Hello, I’m trying to make my model (deeplabv3-resnet101) do inference inside a Docker container. I tested the inference code both inside/outside the container but got a significant time difference at model.cpu() call.
Here’s the basic code snippet:
model=torch.load('path_to_model.pt')
model.eval()
for image in images:
image = image.reshape(1, 3, 640, 640)
res = model(torch.from_numpy(image).type(torch.cuda.FloatTensor) / 255.0)
pred = res['out'].cpu().detach().numpy()[0][0]
# do other stuff...
I made sure model inference happens on cuda:0. So the inference time inside/outside docker is almost the same
Calling res['out'].cpu() (a [1,1,640,640] tensor) takes 0.08s outside container and 10s inside container. I tried adding torch.cuda.sychronize() as in here but didn’t make a difference.
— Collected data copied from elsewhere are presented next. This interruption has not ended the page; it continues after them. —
File: config.mk
export PLATFORM = sky130hd
export DESIGN_NAME = safe_input_speed_monitor
export DESIGN_NICKNAME = d
export VERILOG_FILES = /design/src/pkg/safe_mon_pkg.sv /design/src/hdl/safe_input_speed_monitor.sv
export SDC_FILE = /design/constraint.sdc
export NUM_CORES = 1
export LEC_CHECK = 0
export ABC_AREA = 0
export CAP_MARGIN = 20
export CORE_UTILIZATION = 40
export DETAILED_ROUTE_END_ITERATION = 16
export DONT_BUFFER_PORTS = 1
export RECOVER_POWER = 25
export SETUP_SLACK_MARGIN = 0.4
export SLEW_MARGIN = 20
export SYNTH_ARGS = -nofsm -noshare
export SYNTH_HDL_FRONTEND = slang
export SYNTH_SLANG_ARGS = --single-unit
File: constraint.sdc
create_clock -name hclk -period 10.55 [get_ports hclk]
set_clock_uncertainty 0.2 [all_clocks]
set_input_delay 0 -clock hclk [delete_from_list [all_inputs] [get_ports hclk]]
set_output_delay 0 -clock hclk [all_outputs]
set_load 0.05 [all_outputs]
File: src/pkg/safe_mon_pkg.sv
// Constants, configuration layout and state carriers of the safe input speed monitor
package safe_mon_pkg;

	// ----------------------------------------
	// Timing
	// ----------------------------------------
	localparam int CLK_NS = 10;
	localparam int MS_NS = 1_000_000;
	localparam int MS_CYCLES = (MS_NS + CLK_NS - 1) / CLK_NS;
	localparam logic [6:0] TENTH_MS = 7'h64;
	localparam logic [7:0] UNSETTLE_MS = 8'h64;

	// ----------------------------------------
	// Register indices (byte address = 4 * index)
	// ----------------------------------------
	localparam logic [3:0] IDX_CFG = 4'h0;
	localparam logic [3:0] IDX_RAMP = 4'h1;
	localparam logic [3:0] IDX_CUTOFF = 4'h2;
	localparam logic [3:0] IDX_LIMIT_ONE = 4'h3;
	localparam logic [3:0] IDX_LIMIT_TWO = 4'h4;
	localparam logic [3:0] IDX_DISC = 4'h5;
	localparam logic [3:0] IDX_STABLE = 4'h6;
	localparam logic [3:0] IDX_STATUS = 4'h7;
	localparam logic [3:0] IDX_CMD = 4'h8;

	// ----------------------------------------
	// Function selector and sensor type codes
	// ----------------------------------------
	localparam logic [2:0] FN_TORQUE = 3'h0;
	localparam logic [2:0] FN_LIMIT_ONE = 3'h1;
	localparam logic [2:0] FN_LIMIT_TWO = 3'h2;
	localparam logic [2:0] FN_STOP = 3'h3;
	localparam logic [2:0] FN_RESET = 3'h4;
	localparam logic [1:0] TYPE_ANTIVALENT = 2'h1;
	localparam logic [1:0] TYPE_TWO_MAKE = 2'h3;

	// ----------------------------------------
	// Ranges (ramp in 0.1 s, speeds in RPM, times in ms)
	// ----------------------------------------
	localparam logic [15:0] RAMP_MIN = 16'h0001;
	localparam logic [15:0] RAMP_MAX = 16'h8ca0;
	localparam logic [15:0] CUTOFF_MIN = 16'h0078;
	localparam logic [15:0] CUTOFF_MAX = 16'h2710;
	localparam logic [15:0] LIMIT_MIN = 16'h0001;
	localparam logic [15:0] LIMIT_MAX = 16'h270f;

	// ----------------------------------------
	// Configuration register layout and the register reset values
	// ----------------------------------------
	typedef struct packed {
		logic manual;
		logic filter_en;
		logic stop_react;
		logic start_ramp;
		logic [1:0] type_two;
		logic [1:0] type_one;
		logic [2:0] fn_two;
		logic [2:0] fn_one;
	} cfg_s;

	localparam logic [13:0] CFG_RST = 14'h3000;
	localparam logic [15:0] RAMP_RST = 16'h000a;
	localparam logic [13:0] CUTOFF_RST = 14'h010e;
	localparam logic [13:0] LIMIT_RST = 14'h0096;
	localparam logic [7:0] DISC_RST = 8'h0a;
	localparam logic [7:0] STABLE_RST = 8'h02;

	// ----------------------------------------
	// Status word
	// ----------------------------------------
	typedef struct packed {
		logic drive_fault;
		logic stop_rx;
		logic monitoring;
		logic ramping;
		logic [1:0] act;
		logic ext;
		logic limit;
		logic self;
		logic in_fault;
		logic power_up_self_test;
		logic out;
	} status_s;

endpackage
So what could be the reason causing this difference and how do I solve it? Thanks!
Could you share the profiling code, please?
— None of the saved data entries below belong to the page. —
### src/ubd_map.vh
/*
 Register offsets, field positions, reset values and timing
 constants of the baud, timeout, break and DMA signalling block.
 Assumes inclusion by bare name from the block's source files.
*/
`ifndef UBD_MAP_VH
`define UBD_MAP_VH

// Register byte addresses on the APB
`define UBD_OFS_DIV_LO      8'h00
`define UBD_OFS_DIV_HI      8'h04
`define UBD_OFS_LINE_CTRL   8'h08
`define UBD_OFS_MODEM_CTRL  8'h0c
`define UBD_OFS_FIFO_CTRL   8'h10
`define UBD_OFS_STATUS      8'h14

// Field positions
`define UBD_LC_WLEN_HI      1
`define UBD_LC_WLEN_LO      0
`define UBD_LC_BREAK        6
`define UBD_MC_PRESCALE     7
`define UBD_FC_FIFO_EN      0
`define UBD_FC_DMA_MODE     3
`define UBD_LS_FIFO_ERR     7
`define UBD_ST_TIMEOUT      0
`define UBD_ST_TX_RDY       1
`define UBD_ST_RX_RDY       2
`define UBD_ST_BAUD_ON      3

// Reset values
`define UBD_LC_RST          8'h1d
`define UBD_MC_RST          8'h00
`define UBD_FC_RST          8'h00

// Timing figures
`define UBD_TO_MULT         10'h004
`define UBD_TO_EXTRA        10'h00c
`define UBD_WLEN_BASE       10'h005
`define UBD_OVERSAMPLE_LOG2 4
`define UBD_PRESCALE_MAX    2'h3

`endif

### src/ubd_baud_gen.v
/*
 Prescaler and 16x baud tick generator.
 Assumes one clock, a divisor from registers and a reload pulse
 issued whenever software rewrites either divisor byte.
*/
`timescale 1ns/1ps
`include "ubd_map.vh"
`default_nettype none

module ubd_baud_gen #(
  parameter DIV_W = 16
) (
  input  wire             clock_in,
  input  wire             arst_n_in,
  input  wire [DIV_W-1:0] divisor_in,
  input  wire             prescale_in,
  input  wire             reload_in,
  output reg              tick_out
);

  reg  [1:0]       pre_cnt_q;
  reg  [DIV_W-1:0] div_cnt_q;
  wire             div_zero;
  wire             pre_en;

  assign div_zero = (divisor_in == {DIV_W{1'b0}});
  // Divide-by-four step only when the prescaler is selected
  assign pre_en   = prescale_in ? (pre_cnt_q == `UBD_PRESCALE_MAX) : 1'b1;

  always @(posedge clock_in or negedge arst_n_in) begin
    if (!arst_n_in) begin
      pre_cnt_q <= 2'h0;
      div_cnt_q <= {DIV_W{1'b0}};
      tick_out  <= 1'b0;
    end else begin
      tick_out <= 1'b0;
      if (reload_in) begin
        // Fresh count so a new rate takes hold at once
        pre_cnt_q <= 2'h0;
        div_cnt_q <= div_zero ? {DIV_W{1'b0}} : divisor_in - 1'b1;
      end else if (div_zero) begin
        div_cnt_q <= {DIV_W{1'b0}};
      end else begin
        pre_cnt_q <= pre_cnt_q + 2'h1;
        if (pre_en) begin
          if (div_cnt_q == {DIV_W{1'b0}}) begin
            tick_out  <= 1'b1;
            div_cnt_q <= divisor_in - 1'b1;
          end else begin
            div_cnt_q <= div_cnt_q - 1'b1;
          end
        end
      end
    end
  end

endmodule
`default_nettype wire

### src/ubd_core.v
/*
 Baud generator, receive timeout, break and DMA ready signalling
 of one UART channel, with an APB register slave.
 Assumes FIFO levels, trigger levels, FIFO strobes and the
 transmitter's serial bit come from logic on the same clock;
 the serial receive pin is asynchronous.
*/
// Function
// - Timeout when input high 4x char length plus 12 bits, FIFO non-empty.
// - Break-control bit 6 of line control forces serial output low.
// - Reference clock divided by integer divisor 1 to 65535.
// - Divider output runs at sixteen times the baud rate.
// - Modem control bit 7 inserts a divide-by-four prescaler.
// - Divisor kept as low and high byte; software writes both.
// - Divisor of zero produces no baud clock at all.
// - One baud tick times both transmitter and receiver.
// - FIFO control bit 3 selects DMA mode 0 or mode 1.
// - Mode 0 or FIFOs disabled gives single-character signalling.
// - Mode 1 gives block signalling, one request per several chars.
// - Single mode: transmit ready active when transmit path empty.
// - Single mode: transmit ready drops once a character is written.
// - Single mode: receive ready active while a character waits.
// - Single mode: receive ready drops when receiver is empty.
// - Block mode: transmit ready on trigger free spaces, off when full.
// - Block mode: receive ready on trigger or timeout, off on empty/error.
// - Divisor bytes keep their contents through reset.
`timescale 1ns/1ps
`include "ubd_map.vh"
`default_nettype none

module ubd_core #(
  parameter FIFO_DEPTH = 64,
  parameter LVL_W      = 7,
  parameter AW         = 8
) (
  input  wire             clock_in,
  input  wire             arst_n_in,
  // APB slave
  input  wire             psel_in,
  input  wire             penable_in,
  input  wire             pwrite_in,
  input  wire [AW-1:0]    paddr_in,
  input  wire [31:0]      pwdata_in,
  output reg  [31:0]      prdata_out,
  output reg              pready_out,
  output reg              pslverr_out,
  // Serial side
  input  wire             rx_serial_in,
  input  wire             tx_serial_in,
  output reg              tx_serial_out,
  // FIFO side of the channel
  input  wire [LVL_W-1:0] rx_level_in,
  input  wire [LVL_W-1:0] tx_level_in,
  input  wire [LVL_W-1:0] rx_trigger_in,
  input  wire [LVL_W-1:0] tx_trigger_in,
  input  wire             rx_fifo_read_in,
  input  wire             rx_fifo_write_in,
  input  wire             tx_fifo_write_in,
  input  wire [7:0]       line_status_in,
  // To transmitter, receiver and the host DMA
  output wire             baud16_tick_out,
  output reg              rx_timeout_out,
  output reg  [7:0]       line_control_out,
  output reg  [7:0]       modem_control_out,
  output reg  [7:0]       fifo_control_out,
  output reg              transmit_dma_ready_n_out,
  output reg              receive_dma_ready_n_out
);

  localparam [LVL_W-1:0] DEPTH_L = FIFO_DEPTH;
  localparam [LVL_W-1:0] LVL_0   = {LVL_W{1'b0}};

  // Bus decode
  reg  [7:0]  div_lo_q;
  reg  [7:0]  div_hi_q;
  reg  [31:0] rd_d;
  reg         err_d;
  wire        acc;
  wire        wr_en;
  wire        div_wr;
  wire [15:0] divisor;
  wire [7:0]  ofs;
  reg         div_wr_q;

  // Serial receive synchroniser
  reg         rx_meta_q;
  reg         rx_sync_q;

  // Timeout
  reg  [9:0]  to_cnt_q;
  wire [9:0]  wlen;
  wire [9:0]  to_bits;
  wire [9:0]  to_limit;
  wire        to_restart;
  wire        rx_empty;

  // DMA signalling
  wire        block_mode;
  wire [LVL_W:0] tx_free;
  reg         tx_rdy_d;
  reg         rx_rdy_d;
  reg         tx_rdy_q;
  reg         rx_rdy_q;

  assign ofs     = paddr_in[7:0];
  // Request is held until pready is seen, so act only on that edge
  assign acc     = psel_in & penable_in & pready_out;
  assign wr_en   = acc & pwrite_in;
  assign div_wr  = wr_en & ((ofs == `UBD_OFS_DIV_LO) | (ofs == `UBD_OFS_DIV_HI));
  assign divisor = {div_hi_q, div_lo_q};

  // Divisor bytes sit outside the reset so a channel keeps its rate
  always @(posedge clock_in) begin
    if (wr_en && (ofs == `UBD_OFS_DIV_LO)) begin
      div_lo_q <= pwdata_in[7:0];
    end
    if (wr_en && (ofs == `UBD_OFS_DIV_HI)) begin
      div_hi_q <= pwdata_in[7:0];
    end
  end

  // Reload one edge late so the divider loads the byte just written
  always @(posedge clock_in or negedge arst_n_in) begin
    if (!arst_n_in) begin
      div_wr_q <= 1'b0;
    end else begin
      div_wr_q <= div_wr;
    end
  end

  always @(posedge clock_in or negedge arst_n_in) begin
    if (!arst_n_in) begin
      line_control_out  <= `UBD_LC_RST;
      modem_control_out <= `UBD_MC_RST;
      fifo_control_out  <= `UBD_FC_RST;
    end else if (wr_en) begin
      case (ofs)
        `UBD_OFS_LINE_CTRL: begin
          line_control_out <= pwdata_in[7:0];
        end
        `UBD_OFS_MODEM_CTRL: begin
          modem_control_out <= pwdata_in[7:0];
        end
        `UBD_OFS_FIFO_CTRL: begin
          fifo_control_out <= pwdata_in[7:0];
        end
        default: begin
        end
      endcase
    end
  end

  // Read mux and error answer for unmapped offsets
  always @* begin
    rd_d  = 32'h0000_0000;
    err_d = 1'b0;
    case (ofs)
      `UBD_OFS_DIV_LO: begin
        rd_d[7:0] = div_lo_q;
      end
      `UBD_OFS_DIV_HI: begin
        rd_d[7:0] = div_hi_q;
      end
      `UBD_OFS_LINE_CTRL: begin
        rd_d[7:0] = line_control_out;
      end
      `UBD_OFS_MODEM_CTRL: begin
        rd_d[7:0] = modem_control_out;
      end
      `UBD_OFS_FIFO_CTRL: begin
        rd_d[7:0] = fifo_control_out;
      end
      `UBD_OFS_STATUS: begin
        rd_d[`UBD_ST_TIMEOUT] = rx_timeout_out;
        rd_d[`UBD_ST_TX_RDY]  = tx_rdy_q;
        rd_d[`UBD_ST_RX_RDY]  = rx_rdy_q;
        rd_d[`UBD_ST_BAUD_ON] = (divisor != 16'h0000);
      end
      default: begin
        err_d = 1'b1;
      end
    endcase
  end

  // One wait state: pready rises in the second access cycle
  always @(posedge clock_in or negedge arst_n_in) begin
    if (!arst_n_in) begin
      pready_out  <= 1'b0;
      pslverr_out <= 1'b0;
      prdata_out  <= 32'h0000_0000;
    end else begin
      pready_out  <= psel_in & penable_in & ~pready_out;
      pslverr_out <= psel_in & penable_in & ~pready_out & err_d;
      if (psel_in && penable_in && !pready_out && !pwrite_in) begin
        prdata_out <= rd_d;
      end else begin
        prdata_out <= 32'h0000_0000;
      end
    end
  end

  // Single tick feeds both transmitter and receiver
  ubd_baud_gen #(
    .DIV_W (16)
  ) u_baud (
    .clock_in    (clock_in),
    .arst_n_in   (arst_n_in),
    .divisor_in  (divisor),
    .prescale_in (modem_control_out[`UBD_MC_PRESCALE]),
    .reload_in   (div_wr_q),
    .tick_out    (baud16_tick_out)
  );

  // Break overrides whatever the transmitter shifts out
  always @(posedge clock_in or negedge arst_n_in) begin
    if (!arst_n_in) begin
      tx_serial_out <= 1'b1;
    end else if (line_control_out[`UBD_LC_BREAK]) begin
      tx_serial_out <= 1'b0;
    end else begin
      tx_serial_out <= tx_serial_in;
    end
  end

  // Pin is asynchronous; only the second stage is used
  always @(posedge clock_in or negedge arst_n_in) begin
    if (!arst_n_in) begin
      rx_meta_q <= 1'b1;
      rx_sync_q <= 1'b1;
    end else begin
      rx_meta_q <= rx_serial_in;
      rx_sync_q <= rx_meta_q;
    end
  end

  // Character length 5..8 bits from the word length field
  assign wlen     = `UBD_WLEN_BASE +
                    {8'h00, line_control_out[`UBD_LC_WLEN_HI:`UBD_LC_WLEN_LO]};
  assign to_bits  = (wlen * `UBD_TO_MULT) + `UBD_TO_EXTRA;
  assign to_limit = to_bits << `UBD_OVERSAMPLE_LOG2;
  assign rx_empty = (rx_level_in == LVL_0);
  assign to_restart = ~rx_sync_q | rx_fifo_read_in | rx_fifo_write_in | rx_empty;

  // Counts 16x ticks, so it stalls with the baud clock stopped
  always @(posedge clock_in or negedge arst_n_in) begin
    if (!arst_n_in) begin
      to_cnt_q       <= 10'h000;
      rx_timeout_out <= 1'b0;
    end else if (to_restart) begin
      to_cnt_q       <= 10'h000;
      rx_timeout_out <= 1'b0;
    end else if (to_cnt_q >= to_limit) begin
      rx_timeout_out <= 1'b1;
    end else if (baud16_tick_out) begin
      to_cnt_q <= to_cnt_q + 10'h001;
    end
  end

  // Block mode only with FIFOs on and mode bit set
  assign block_mode = fifo_control_out[`UBD_FC_DMA_MODE] &
                      fifo_control_out[`UBD_FC_FIFO_EN];
  assign tx_free    = {1'b0, DEPTH_L} - {1'b0, tx_level_in};

  always @* begin
    tx_rdy_d = tx_rdy_q;
    rx_rdy_d = rx_rdy_q;
    if (!block_mode) begin
      // Write strobe drops ready before the level has moved
      tx_rdy_d = (tx_level_in == LVL_0) & ~tx_fifo_write_in;
      rx_rdy_d = ~rx_empty;
    end else begin
      // Hysteresis between trigger and full gives burst requests
      if (tx_level_in >= DEPTH_L) begin
        tx_rdy_d = 1'b0;
      end else if (tx_free >= {1'b0, tx_trigger_in}) begin
        tx_rdy_d = 1'b1;
      end
      if (rx_empty || line_status_in[`UBD_LS_FIFO_ERR]) begin
        rx_rdy_d = 1'b0;
      end else if ((rx_level_in >= rx_trigger_in) || rx_timeout_out) begin
        rx_rdy_d = 1'b1;
      end
    end
  end

  // Pins are active low: transmit ready active, receive idle at reset
  always @(posedge clock_in or negedge arst_n_in) begin
    if (!arst_n_in) begin
      tx_rdy_q                 <= 1'b1;
      rx_rdy_q                 <= 1'b0;
      transmit_dma_ready_n_out <= 1'b0;
      receive_dma_ready_n_out  <= 1'b1;
    end else begin
      tx_rdy_q                 <= tx_rdy_d;
      rx_rdy_q                 <= rx_rdy_d;
      transmit_dma_ready_n_out <= ~tx_rdy_d;
      receive_dma_ready_n_out  <= ~rx_rdy_d;
    end
  end

endmodule
`default_nettype wire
You’ve already mentioned that you are synchronizing the code, but I would like to make sure you are synchronizing it before starting and stopping the timer (not only in the latter case), as it would report wrong timings.
model = torch.load('path_to_model.pt')
model.eval()
for image in images:
image = image.reshape(1, 3, 640, 640)
start = time.time()
res = model(torch.from_numpy(img).type(torch.cuda.FloatTensor) / 255)
end = time.time()
print(f'Run time: {end - start}') # About 0.013s
t0 = time.time()
torch.cuda.synchronize()
t1 = time.time()
pred = res['out'].cpu().detach().numpy()[0][0]
t2 = time.time()
torch.cuda.synchronize()
t3 = time.time()
print(f'First sync time: {t1 - t0}') # About 10s inside container, 0.08s outside
print(f'CPU copy time: {t2 - t1}') # About 6e-4s both in/out
print(f'Second sync time: {t3 - t2}') # About 3e-5s both in/out
Looks like I made a mistake and used torch.cuda.synchronize() in the wrong place previously. Now it seems CPU copy doesn’t take much time, but the first synchronization call takes very long inside the container.
Thanks for the code. You are not synchronizing before each timer, so I would assume your profile might be still wrong.
Synchronize before each timer via:
Both profiles show the same model runtime as ~10s, don’t they?
Note that mid in the second example cannot be used, as you are again not synchronizing.
I’m not sure, if I understand the question correctly, but the synchronization “takes a long time”, as the previous GPU operations aren’t finished and which is the reason you have to synchronize the code to properly profile the code.
Hi, sorry for the late reply. After a discussion with the team members I decided to ditch Docker. So this problem is not a concern any more. Thanks for you help!